### TASK DESCRIPTION
Give back exactly the lines of the material below that start at the line containing "depth rose by 3" and end at the line containing "count stayed put", and no others.

### SOURCE MATERIAL
# # # # # # #
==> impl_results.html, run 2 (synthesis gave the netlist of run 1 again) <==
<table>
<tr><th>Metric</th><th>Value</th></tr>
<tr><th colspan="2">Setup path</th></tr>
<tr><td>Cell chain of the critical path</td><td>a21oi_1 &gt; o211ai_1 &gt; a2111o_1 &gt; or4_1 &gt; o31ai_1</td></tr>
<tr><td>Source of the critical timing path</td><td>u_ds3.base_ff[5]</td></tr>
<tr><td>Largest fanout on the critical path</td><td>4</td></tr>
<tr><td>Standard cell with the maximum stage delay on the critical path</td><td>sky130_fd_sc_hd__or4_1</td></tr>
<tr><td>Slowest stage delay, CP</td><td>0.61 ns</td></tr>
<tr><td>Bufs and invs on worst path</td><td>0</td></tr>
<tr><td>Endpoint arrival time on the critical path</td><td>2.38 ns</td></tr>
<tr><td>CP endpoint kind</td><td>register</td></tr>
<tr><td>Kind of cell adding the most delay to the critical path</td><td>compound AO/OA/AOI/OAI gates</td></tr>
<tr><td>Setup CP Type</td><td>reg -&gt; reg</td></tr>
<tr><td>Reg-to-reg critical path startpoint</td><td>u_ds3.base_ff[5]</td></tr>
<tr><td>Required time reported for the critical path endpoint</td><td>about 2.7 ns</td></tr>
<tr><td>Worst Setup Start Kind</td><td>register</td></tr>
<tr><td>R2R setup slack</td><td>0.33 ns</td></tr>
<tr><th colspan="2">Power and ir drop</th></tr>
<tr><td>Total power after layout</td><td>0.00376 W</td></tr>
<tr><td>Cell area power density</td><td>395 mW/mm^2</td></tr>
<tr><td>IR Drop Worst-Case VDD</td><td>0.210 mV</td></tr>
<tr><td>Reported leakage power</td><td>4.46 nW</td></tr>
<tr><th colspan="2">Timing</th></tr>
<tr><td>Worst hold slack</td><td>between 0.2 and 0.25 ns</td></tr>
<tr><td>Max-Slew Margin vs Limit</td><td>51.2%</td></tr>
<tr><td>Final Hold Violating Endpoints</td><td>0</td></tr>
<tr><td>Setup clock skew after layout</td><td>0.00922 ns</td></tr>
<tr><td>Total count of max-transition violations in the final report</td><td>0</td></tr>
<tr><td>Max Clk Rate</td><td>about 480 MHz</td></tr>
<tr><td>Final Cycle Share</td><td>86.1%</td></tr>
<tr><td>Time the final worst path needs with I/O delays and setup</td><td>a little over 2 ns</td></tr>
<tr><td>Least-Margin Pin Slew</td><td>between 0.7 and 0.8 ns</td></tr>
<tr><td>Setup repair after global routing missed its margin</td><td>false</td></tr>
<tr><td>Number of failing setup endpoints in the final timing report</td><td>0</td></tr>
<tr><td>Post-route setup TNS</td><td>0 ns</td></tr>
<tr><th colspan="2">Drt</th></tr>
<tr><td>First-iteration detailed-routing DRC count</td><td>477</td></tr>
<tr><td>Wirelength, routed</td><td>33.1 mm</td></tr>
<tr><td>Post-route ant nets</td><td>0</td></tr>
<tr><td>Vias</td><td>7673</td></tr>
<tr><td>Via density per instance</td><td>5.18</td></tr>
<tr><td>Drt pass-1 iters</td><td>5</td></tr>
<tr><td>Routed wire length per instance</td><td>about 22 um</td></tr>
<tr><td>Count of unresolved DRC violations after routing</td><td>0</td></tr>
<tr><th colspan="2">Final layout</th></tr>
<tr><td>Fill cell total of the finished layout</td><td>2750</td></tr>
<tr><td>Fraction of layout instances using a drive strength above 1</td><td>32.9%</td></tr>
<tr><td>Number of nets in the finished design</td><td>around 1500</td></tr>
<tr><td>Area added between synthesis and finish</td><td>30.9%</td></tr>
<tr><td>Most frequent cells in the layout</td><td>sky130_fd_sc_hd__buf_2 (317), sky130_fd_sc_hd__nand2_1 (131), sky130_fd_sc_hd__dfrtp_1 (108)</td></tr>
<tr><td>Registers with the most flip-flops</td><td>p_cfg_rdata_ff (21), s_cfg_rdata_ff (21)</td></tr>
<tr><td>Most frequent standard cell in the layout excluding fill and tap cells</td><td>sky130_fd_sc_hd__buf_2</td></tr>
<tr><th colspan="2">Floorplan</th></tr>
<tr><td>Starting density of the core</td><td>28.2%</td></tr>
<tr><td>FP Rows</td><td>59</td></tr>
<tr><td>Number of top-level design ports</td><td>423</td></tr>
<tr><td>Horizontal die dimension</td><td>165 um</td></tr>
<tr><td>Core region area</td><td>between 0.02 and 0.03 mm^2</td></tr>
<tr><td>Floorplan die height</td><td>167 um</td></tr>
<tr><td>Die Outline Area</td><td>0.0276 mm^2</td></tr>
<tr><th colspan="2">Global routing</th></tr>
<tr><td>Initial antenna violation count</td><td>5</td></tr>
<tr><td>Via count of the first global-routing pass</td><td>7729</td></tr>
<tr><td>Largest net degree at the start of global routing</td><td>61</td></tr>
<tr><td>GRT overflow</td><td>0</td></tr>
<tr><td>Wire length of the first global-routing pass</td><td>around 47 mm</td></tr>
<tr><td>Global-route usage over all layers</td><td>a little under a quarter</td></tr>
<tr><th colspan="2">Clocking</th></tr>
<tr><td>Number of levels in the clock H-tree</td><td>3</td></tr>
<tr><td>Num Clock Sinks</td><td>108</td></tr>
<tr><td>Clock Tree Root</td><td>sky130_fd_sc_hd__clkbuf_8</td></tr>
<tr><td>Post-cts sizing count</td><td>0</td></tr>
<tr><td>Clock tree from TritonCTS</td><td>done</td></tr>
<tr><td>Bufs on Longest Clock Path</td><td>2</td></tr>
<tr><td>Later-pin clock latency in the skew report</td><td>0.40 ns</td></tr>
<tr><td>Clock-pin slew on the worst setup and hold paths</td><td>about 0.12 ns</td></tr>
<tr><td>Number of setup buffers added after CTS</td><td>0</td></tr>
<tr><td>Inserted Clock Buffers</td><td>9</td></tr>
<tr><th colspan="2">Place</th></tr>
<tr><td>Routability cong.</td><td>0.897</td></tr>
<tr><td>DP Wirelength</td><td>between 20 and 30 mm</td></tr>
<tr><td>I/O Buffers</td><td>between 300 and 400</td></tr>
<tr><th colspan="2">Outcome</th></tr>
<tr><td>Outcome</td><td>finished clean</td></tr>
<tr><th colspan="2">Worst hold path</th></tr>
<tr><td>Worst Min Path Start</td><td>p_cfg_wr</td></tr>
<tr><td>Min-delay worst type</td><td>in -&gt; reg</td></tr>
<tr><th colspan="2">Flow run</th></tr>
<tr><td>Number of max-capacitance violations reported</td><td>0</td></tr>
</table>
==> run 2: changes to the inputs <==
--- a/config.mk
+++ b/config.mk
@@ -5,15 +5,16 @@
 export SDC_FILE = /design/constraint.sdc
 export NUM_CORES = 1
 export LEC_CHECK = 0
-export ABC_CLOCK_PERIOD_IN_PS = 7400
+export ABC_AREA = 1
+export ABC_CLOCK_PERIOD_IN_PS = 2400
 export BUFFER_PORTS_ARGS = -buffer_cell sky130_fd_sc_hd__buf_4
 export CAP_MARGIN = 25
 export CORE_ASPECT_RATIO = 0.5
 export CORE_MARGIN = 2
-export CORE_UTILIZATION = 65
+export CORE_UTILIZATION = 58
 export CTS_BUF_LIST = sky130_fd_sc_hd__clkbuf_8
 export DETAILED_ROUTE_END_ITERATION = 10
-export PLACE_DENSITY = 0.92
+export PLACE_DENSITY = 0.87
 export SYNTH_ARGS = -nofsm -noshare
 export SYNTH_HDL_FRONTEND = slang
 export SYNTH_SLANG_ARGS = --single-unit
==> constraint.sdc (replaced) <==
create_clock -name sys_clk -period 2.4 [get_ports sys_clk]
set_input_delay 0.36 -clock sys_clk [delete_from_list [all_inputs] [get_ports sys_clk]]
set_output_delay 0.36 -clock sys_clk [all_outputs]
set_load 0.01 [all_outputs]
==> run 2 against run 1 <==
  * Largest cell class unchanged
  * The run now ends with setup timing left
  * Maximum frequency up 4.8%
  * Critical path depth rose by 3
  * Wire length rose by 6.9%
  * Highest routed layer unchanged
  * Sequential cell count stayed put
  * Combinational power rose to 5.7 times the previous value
<file path="config.mk">
export PLATFORM = sky130hd
export DESIGN_NAME = scspi_ctrl
export DESIGN_NICKNAME = d
export VERILOG_FILES = /design/src/verilog/scspi_pkg.sv /design/src/verilog/scspi_ctrl.sv
export VERILOG_INCLUDE_DIRS = /design/src /design/src/verilog
export SDC_FILE = /design/constraint.sdc
export NUM_CORES = 1
export LEC_CHECK = 0
export ABC_AREA = 1
export CAP_MARGIN = 0
export CORE_MARGIN = 8
export CORE_UTILIZATION = 54
export DETAILED_ROUTE_END_ITERATION = 6
export DONT_BUFFER_PORTS = 1
export HOLD_SLACK_MARGIN = 0.05
export PLACE_DENSITY_LB_ADDON = 0.05
export RECOVER_POWER = 50
export SLEW_MARGIN = 20
export SYNTH_ARGS = -nofsm -noshare
export SYNTH_HDL_FRONTEND = slang
export SYNTH_SLANG_ARGS = --single-unit
</file>
<file path="constraint.sdc">
create_clock -name i_core_clk -period 3.2 [get_ports i_core_clk]
set_clock_uncertainty 0.15 [all_clocks]
set_input_delay 0.32 -clock i_core_clk [delete_from_list [all_inputs] [get_ports i_core_clk]]
set_output_delay 0.32 -clock i_core_clk [all_outputs]
set_load 0.1 [all_outputs]
</file>
<file path="src/verilog/scspi_defs.svh">
// constants of the smart card serial control block
// assumes inclusion by bare name from the design file
`ifndef SCSPI_DEFS_SVH
`define SCSPI_DEFS_SVH

`define SCSPI_WORD_BITS 8
`define SCSPI_FIFO_DEPTH 8
`define SCSPI_DIV_RST 4'h0
`define SCSPI_SIM_RST 1'b0
`define SCSPI_DATA_RST 9'h000
`define SCSPI_VALID_BIT 8
`define SCSPI_SUPPLY_OFF 2'h0
`define SCSPI_ST_COLL 0
`define SCSPI_ST_CARD0 1
`define SCSPI_ST_CARD1 2
`define SCSPI_ST_ALARM 3
`define SCSPI_ST_EDGE 4
`define SCSPI_IFACE_INTERNAL_IFACE_ONE 3'h0
`define SCSPI_IFACE_EXT 3'h4

`endif

</file>
<file path="src/verilog/scspi_pkg.sv">
// types shared by the smart card serial control block
// assumes scspi_defs.svh for the numeric constants
package scspi_pkg;
	typedef enum logic [1:0] {
		SCSPI_IDLE,
		SCSPI_LOW,
		SCSPI_HIGH
	} scspi_state_t;

	typedef enum logic [2:0] {
		SCSPI_DMA_NONE,
		SCSPI_DMA_C0_RX,
		SCSPI_DMA_C0_TX,
		SCSPI_DMA_C1_RX,
		SCSPI_DMA_C1_TX
	} scspi_dma_map_t;
endpackage
</file>
<file path="src/verilog/scspi_ctrl.sv">
// smart card serial front end: spi master, command queue, slot map,
// dma routing, alarm status, plus the receive fifo
// assumes one 100 MHz clock, control bits as plain same-clock ports
//
// What this block does
// - shift 8-bit words out and in, most significant bit first
// - master only, two active-low selects choose the interface chip
// - serial clock rests low, goes high once per bit
// - serial clock is core clock over 2*(divider+1)
// - full duplex: one byte received for each byte sent
// - data write starts transfer; bit 8 low while busy, high when valid
// - byte received during an automatic command is discarded
// - serial input sampled on the falling serial clock edge
// - reset/power request queued, sent once current transfer ends
// - command word opens with 3-bit interface address, 000..011, 100
// - command word carries active-low card reset bit
// - command carries 2-bit clock divider and 2-bit supply, 00 off
// - channel 0 main card, channel 1 sim; inactive lines held low
// - sim choice selects sim driven by channel 1, first after reset
// - each dma channel maps to any card rx/tx or none; none at reset
// - collision flag set when data written during unfinished data transfer
// - alarm status follows the combined active-low alarm input
// - alarm edge flag set on high-to-low alarm transition
// - three sources masked into one alarm irq; card irqs only visible
// - dma requests follow card rx word available and tx space
// - collision flag clears when status is read
`timescale 1ns/1ps
`include "scspi_defs.svh"

module scspi_fifo #(
	parameter int WIDTH = 8,
	parameter int DEPTH = 8
) (
	input wire logic i_core_clk,
	input wire logic i_rst_n,
	input wire logic i_in_valid,
	output logic o_in_ready,
	input wire logic [WIDTH-1:0] i_in_data,
	output logic o_out_valid,
	input wire logic i_out_ready,
	output logic [WIDTH-1:0] o_out_data
);
	localparam int AW = $clog2(DEPTH);
	localparam logic [AW:0] FULL_CNT = (AW+1)'(DEPTH);
	logic [WIDTH-1:0] mem [DEPTH];
	logic [AW-1:0] wr_ptr;
	logic [AW-1:0] rd_ptr;
	logic [AW:0] count;
	logic [AW:0] next_count;
	logic push;
	logic pop;

	assign push = i_in_valid & o_in_ready;
	assign pop = o_out_valid & i_out_ready;
	assign o_out_data = mem[rd_ptr];

	always_comb begin
		next_count = count;
		if (push && !pop) begin
			next_count = count + 1'b1;
		end else if (pop && !push) begin
			next_count = count - 1'b1;
		end
	end

	always_ff @(posedge i_core_clk) begin
		if (push) begin
			mem[wr_ptr] <= i_in_data;
		end
	end

	always_ff @(posedge i_core_clk or negedge i_rst_n) begin
		if (!i_rst_n) begin
			wr_ptr <= '0;
			rd_ptr <= '0;
			count <= '0;
			o_in_ready <= 1'b0;
			o_out_valid <= 1'b0;
		end else begin
			if (push) begin
				wr_ptr <= wr_ptr + 1'b1;
			end
			if (pop) begin
				rd_ptr <= rd_ptr + 1'b1;
			end
			count <= next_count;
			o_in_ready <= next_count != FULL_CNT;
			o_out_valid <= next_count != '0;
		end
	end
endmodule

module scspi_ctrl
	import scspi_pkg::*;
(
	input wire logic i_core_clk,
	input wire logic i_rst_n,
	input wire logic i_data_wr,
	input wire logic [7:0] i_data_byte,
	input wire logic i_data_slot,
	output logic [8:0] o_serial_data_reg,
	input wire logic i_div_wr,
	input wire logic [3:0] i_div_value,
	input wire logic i_cmd_req,
	input wire logic i_supply_on_command,
	input wire logic i_card_reset_low_bit,
	input wire logic [2:0] i_cmd_target,
	input wire logic i_cmd_slot,
	input wire logic [1:0] i_card_clock_div_reg,
	input wire logic [1:0] i_supply_voltage,
	output logic o_serial_clock_out,
	output logic o_serial_data_out,
	input wire logic i_serial_data_in,
	output logic o_iface_select_first_n,
	output logic o_iface_select_second_n,
	output logic o_rx_valid,
	input wire logic i_rx_ready,
	output logic [7:0] o_rx_data,
	input wire logic i_sim_wr,
	input wire logic i_sim_choice,
	output logic o_sim_choice,
	input wire logic [1:0] i_card_active,
	input wire logic [1:0] i_card_clk,
	input wire logic [1:0] i_card_io,
	output logic o_main_clk,
	output logic o_main_io,
	output logic o_sim_clk,
	output logic o_sim_io,
	input wire logic i_dma_wr,
	input wire logic [2:0] i_dma_rx_map,
	input wire logic [2:0] i_dma_tx_map,
	input wire logic [1:0] i_card_rx_avail,
	input wire logic [1:0] i_card_tx_space,
	output logic [1:0] o_dma_req,
	input wire logic i_combined_alarm_in_n,
	input wire logic [1:0] i_card_irq,
	input wire logic [4:0] i_alarm_mask_reg,
	input wire logic i_status_read,
	output logic [4:0] o_alarm_status_reg,
	output logic o_alarm_irq
);
	scspi_state_t state;
	logic [3:0] serial_clock_divider_reg;
	logic [3:0] cur_div;
	logic [3:0] tick;
	logic [2:0] bit_idx;
	logic [7:0] tx_shift;
	logic [7:0] rx_shift;
	logic cur_is_cpu;
	logic cpu_pending;
	logic [7:0] cpu_byte;
	logic cpu_slot;
	logic cmd_pending;
	logic [7:0] cmd_word;
	logic cmd_slot;
	logic cpu_busy;
	logic start_cmd;
	logic start_cpu;
	logic xfer_done;
	logic fifo_ready;
	logic miso_meta;
	logic miso_sync;
	logic alarm_meta;
	logic alarm_sync;
	logic alarm_prev;
	logic alarm_fall;
	logic collide;
	scspi_dma_map_t dma_map [2];
	logic dma_req [2];

	function automatic logic dma_pick(scspi_dma_map_t m,
			logic [1:0] rx, logic [1:0] tx);
		logic r;
		r = 1'b0;
		unique case (m)
			SCSPI_DMA_NONE: r = 1'b0;
			SCSPI_DMA_C0_RX: r = rx[0];
			SCSPI_DMA_C0_TX: r = tx[0];
			SCSPI_DMA_C1_RX: r = rx[1];
			SCSPI_DMA_C1_TX: r = tx[1];
			default: r = 1'b0;
		endcase
		return r;
	endfunction

	////////////////////////////////////////////////////////////////////////
	// request handling

	assign cpu_busy = cpu_pending | (state != SCSPI_IDLE & cur_is_cpu);
	assign collide = i_data_wr & cpu_busy;
	assign start_cmd = state == SCSPI_IDLE & cmd_pending;
	assign start_cpu = state == SCSPI_IDLE & !cmd_pending & cpu_pending
		& fifo_ready;
	assign xfer_done = state == SCSPI_HIGH & tick == '0 & bit_idx == 3'h7;

	always_ff @(posedge i_core_clk or negedge i_rst_n) begin
		if (!i_rst_n) begin
			serial_clock_divider_reg <= `SCSPI_DIV_RST;
		end else if (i_div_wr) begin
			serial_clock_divider_reg <= i_div_value;
		end
	end

	// colliding write is dropped, pending byte kept
	always_ff @(posedge i_core_clk or negedge i_rst_n) begin
		if (!i_rst_n) begin
			cpu_pending <= 1'b0;
			cpu_byte <= '0;
			cpu_slot <= 1'b0;
		end else if (i_data_wr && !cpu_busy) begin
			cpu_pending <= 1'b1;
			cpu_byte <= i_data_byte;
			cpu_slot <= i_data_slot;
		end else if (start_cpu) begin
			cpu_pending <= 1'b0;
		end
	end

	// a newer request replaces one still waiting
	always_ff @(posedge i_core_clk or negedge i_rst_n) begin
		if (!i_rst_n) begin
			cmd_pending <= 1'b0;
			cmd_word <= '0;
			cmd_slot <= 1'b0;
		end else if (i_cmd_req) begin
			cmd_pending <= 1'b1;
			cmd_slot <= i_cmd_slot;
			cmd_word <= {i_cmd_target, i_card_reset_low_bit,
				i_card_clock_div_reg,
				i_supply_on_command ? i_supply_voltage : `SCSPI_SUPPLY_OFF};
		end else if (start_cmd) begin
			cmd_pending <= 1'b0;
		end
	end

	////////////////////////////////////////////////////////////////////////
	// serial engine

	always_ff @(posedge i_core_clk or negedge i_rst_n) begin
		if (!i_rst_n) begin
			miso_meta <= 1'b0;
			miso_sync <= 1'b0;
		end else begin
			miso_meta <= i_serial_data_in;
			miso_sync <= miso_meta;
		end
	end

	always_ff @(posedge i_core_clk or negedge i_rst_n) begin
		if (!i_rst_n) begin
			state <= SCSPI_IDLE;
			tick <= '0;
			cur_div <= `SCSPI_DIV_RST;
			bit_idx <= '0;
			tx_shift <= '0;
			rx_shift <= '0;
			cur_is_cpu <= 1'b0;
			o_serial_clock_out <= 1'b0;
			o_serial_data_out <= 1'b0;
			o_iface_select_first_n <= 1'b1;
			o_iface_select_second_n <= 1'b1;
		end else begin
			unique case (state)
				SCSPI_IDLE: begin
					if (start_cmd || start_cpu) begin
						state <= SCSPI_LOW;
						tick <= serial_clock_divider_reg;
						cur_div <= serial_clock_divider_reg;
						bit_idx <= '0;
						cur_is_cpu <= start_cpu;
						tx_shift <= start_cmd ? cmd_word : cpu_byte;
						o_serial_data_out <= start_cmd ? cmd_word[7] :
							cpu_byte[7];
						o_iface_select_first_n <= start_cmd ? cmd_slot :
							cpu_slot;
						o_iface_select_second_n <= start_cmd ? !cmd_slot :
							!cpu_slot;
					end
				end
				SCSPI_LOW: begin
					if (tick == '0) begin
						state <= SCSPI_HIGH;
						tick <= cur_div;
						o_serial_clock_out <= 1'b1;
					end else begin
						tick <= tick - 1'b1;
					end
				end
				SCSPI_HIGH: begin
					if (tick == '0) begin
						o_serial_clock_out <= 1'b0;
						rx_shift <= {rx_shift[6:0], miso_sync};
						tx_shift <= {tx_shift[6:0], 1'b0};
						if (bit_idx == 3'h7) begin
							state <= SCSPI_IDLE;
							o_serial_data_out <= 1'b0;
							o_iface_select_first_n <= 1'b1;
							o_iface_select_second_n <= 1'b1;
						end else begin
							state <= SCSPI_LOW;
							tick <= cur_div;
							bit_idx <= bit_idx + 1'b1;
							o_serial_data_out <= tx_shift[6];
						end
					end else begin
						tick <= tick - 1'b1;
					end
				end
			endcase
		end
	end

	// automatic command bytes never reach the data register
	always_ff @(posedge i_core_clk or negedge i_rst_n) begin
		if (!i_rst_n) begin
			o_serial_data_reg <= `SCSPI_DATA_RST;
		end else if (i_data_wr && !cpu_busy) begin
			o_serial_data_reg[`SCSPI_VALID_BIT] <= 1'b0;
		end else if (xfer_done && cur_is_cpu) begin
			o_serial_data_reg <= {1'b1, rx_shift[6:0], miso_sync};
		end
	end

	// stalls new data transfers while full
	scspi_fifo #(
		.WIDTH(`SCSPI_WORD_BITS),
		.DEPTH(`SCSPI_FIFO_DEPTH)
	) rx_fifo (
		.i_core_clk(i_core_clk),
		.i_rst_n(i_rst_n),
		.i_in_valid(xfer_done & cur_is_cpu),
		.o_in_ready(fifo_ready),
		.i_in_data({rx_shift[6:0], miso_sync}),
		.o_out_valid(o_rx_valid),
		.i_out_ready(i_rx_ready),
		.o_out_data(o_rx_data)
	);

	////////////////////////////////////////////////////////////////////////
	// card channel map and dma routing

	always_ff @(posedge i_core_clk or negedge i_rst_n) begin
		if (!i_rst_n) begin
			o_sim_choice <= `SCSPI_SIM_RST;
			o_main_clk <= 1'b0;
			o_main_io <= 1'b0;
			o_sim_clk <= 1'b0;
			o_sim_io <= 1'b0;
		end else begin
			if (i_sim_wr) begin
				o_sim_choice <= i_sim_choice;
			end
			o_main_clk <= i_card_active[0] & i_card_clk[0];
			o_main_io <= i_card_active[0] & i_card_io[0];
			o_sim_clk <= i_card_active[1] & i_card_clk[1];
			o_sim_io <= i_card_active[1] & i_card_io[1];
		end
	end

	// one flop per channel, gathered onto the output vector
	assign o_dma_req = {dma_req[1], dma_req[0]};

	for (genvar g = 0; g < 2; g++) begin : g_dma
		always_ff @(posedge i_core_clk or negedge i_rst_n) begin
			if (!i_rst_n) begin
				dma_map[g] <= SCSPI_DMA_NONE;
				dma_req[g] <= 1'b0;
			end else begin
				if (i_dma_wr) begin
					dma_map[g] <= scspi_dma_map_t'(g == 0 ? i_dma_rx_map :
						i_dma_tx_map);
				end
				dma_req[g] <= dma_pick(dma_map[g], i_card_rx_avail,
					i_card_tx_space);
			end
		end
	end

	////////////////////////////////////////////////////////////////////////
	// alarm status and interrupt

	always_ff @(posedge i_core_clk or negedge i_rst_n) begin
		if (!i_rst_n) begin
			alarm_meta <= 1'b1;
			alarm_sync <= 1'b1;
			alarm_prev <= 1'b1;
		end else begin
			alarm_meta <= i_combined_alarm_in_n;
			alarm_sync <= alarm_meta;
			alarm_prev <= alarm_sync;
		end
	end

	assign alarm_fall = alarm_prev & !alarm_sync;

	// collision and edge flags sticky: a new event beats the read clear
	always_ff @(posedge i_core_clk or negedge i_rst_n) begin
		if (!i_rst_n) begin
			o_alarm_status_reg <= '0;
		end else begin
			o_alarm_status_reg[`SCSPI_ST_COLL] <= collide |
				(o_alarm_status_reg[`SCSPI_ST_COLL] & !i_status_read);
			o_alarm_status_reg[`SCSPI_ST_EDGE] <= alarm_fall |
				(o_alarm_status_reg[`SCSPI_ST_EDGE] & !i_status_read);
			o_alarm_status_reg[`SCSPI_ST_ALARM] <= !alarm_sync;
			o_alarm_status_reg[`SCSPI_ST_CARD0] <= i_card_irq[0];
			o_alarm_status_reg[`SCSPI_ST_CARD1] <= i_card_irq[1];
		end
	end

	always_ff @(posedge i_core_clk or negedge i_rst_n) begin
		if (!i_rst_n) begin
			o_alarm_irq <= 1'b0;
		end else begin
			o_alarm_irq <= (o_alarm_status_reg[`SCSPI_ST_COLL] &
				i_alarm_mask_reg[`SCSPI_ST_COLL])
				| (o_alarm_status_reg[`SCSPI_ST_ALARM] &
				i_alarm_mask_reg[`SCSPI_ST_ALARM])
				| (o_alarm_status_reg[`SCSPI_ST_EDGE] &
				i_alarm_mask_reg[`SCSPI_ST_EDGE]);
		end
	end

	////////////////////////////////////////////////////////////////////////
	// checks

	logic [4:0] hi_len;

	always_ff @(posedge i_core_clk or negedge i_rst_n) begin
		if (!i_rst_n) begin
			hi_len <= '0;
		end else begin
			hi_len <= o_serial_clock_out ? hi_len + 1'b1 : '0;
		end
	end
endmodule

</file>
# # # # # # #
### RESPONSE TO THE TASK
  * Critical path depth rose by 3
  * Wire length rose by 6.9%
  * Highest routed layer unchanged
  * Sequential cell count stayed put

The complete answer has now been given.